1.1.1试验动物本试验鸡群来自山东寿光慈伦大鸡养殖场，选取有完整的开产日龄及每日产蛋情况记录的样本432只。所有参试鸡群单笼饲养，饲养管理条件相同。

1.1.2主要试剂PJET1.2 Vector、DNA凝胶回收试剂盒购自天根生化科技有限公司，感受态细胞E.coliDH5α、PrimerSTAR HS DNA Polymerase购自TaKaRa公司。

1.2DNA提取

50周龄时经翅静脉采血后，根据血液基因组DNA提取试剂盒说明书提取DNA。用紫外分光光度计和1%琼脂糖凝胶电泳检测DNA的浓度与纯度，于-20 ℃保存。

1.3引物设计

根据GenBank上发表的鸡GPR147基因序列(登录号：NC_006093.3)，在5′侧翼序列设计引物。引物由生工生物工程(上海)股份有限公司合成，序列：正向引物(F)：5′-GCTGCTACTGTCACCTGA-GG-3′；反向引物(R)：5′-GGAGAAACCGCAATGAAAGGAG-3′。

1.4PCR扩增和SNPs位点检测

根据产蛋记录，选取30个产蛋性状差异较大个体的DNA样品，混池后进行PCR扩增。PCR反应条件：94 ℃预变性5 min；98 ℃变性10 s，63.5 ℃退火15 s，72 ℃延伸1 min，35个循环；72 ℃延伸10 min；4 ℃保存。

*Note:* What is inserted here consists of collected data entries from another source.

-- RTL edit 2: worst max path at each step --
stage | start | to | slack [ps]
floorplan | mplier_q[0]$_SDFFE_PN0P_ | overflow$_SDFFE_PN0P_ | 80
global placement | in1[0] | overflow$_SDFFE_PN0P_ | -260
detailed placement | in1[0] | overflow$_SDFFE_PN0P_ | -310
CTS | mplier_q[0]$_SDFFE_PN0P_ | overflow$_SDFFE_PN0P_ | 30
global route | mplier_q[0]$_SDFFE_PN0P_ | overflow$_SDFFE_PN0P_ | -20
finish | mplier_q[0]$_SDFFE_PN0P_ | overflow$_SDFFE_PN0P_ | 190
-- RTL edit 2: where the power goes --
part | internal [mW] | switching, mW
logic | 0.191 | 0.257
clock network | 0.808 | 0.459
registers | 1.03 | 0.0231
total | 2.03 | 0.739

PCR产物经琼脂糖凝胶电泳检测后，用DNA凝胶回收试剂盒回收，并与PJET1.2 Vector连接。将连接产物转化至感受态细胞E.coliDH5α，通过菌液PCR鉴定阳性克隆，将阳性克隆菌送至北京华大基因有限公司进行测序，检测多态性位点。用TFSEARCH在线软件预测可能的转录因子结合位点(可能性大于85%)。

1.5多态性位点的群体检测与基因分型

每个个体PCR扩增GPR147基因5′调控区序列，PCR产物直接送北京华大基因有限公司测序，检测其多态位点基因型。

1.6数据处理

根据产蛋率是否高于60%，将产蛋期分为前期(20～25周龄)、中期(26～44周龄)和后期(45～56周龄)3个阶段，统计各阶段每只鸡产蛋数，300 天产蛋数及产蛋全期总产蛋数。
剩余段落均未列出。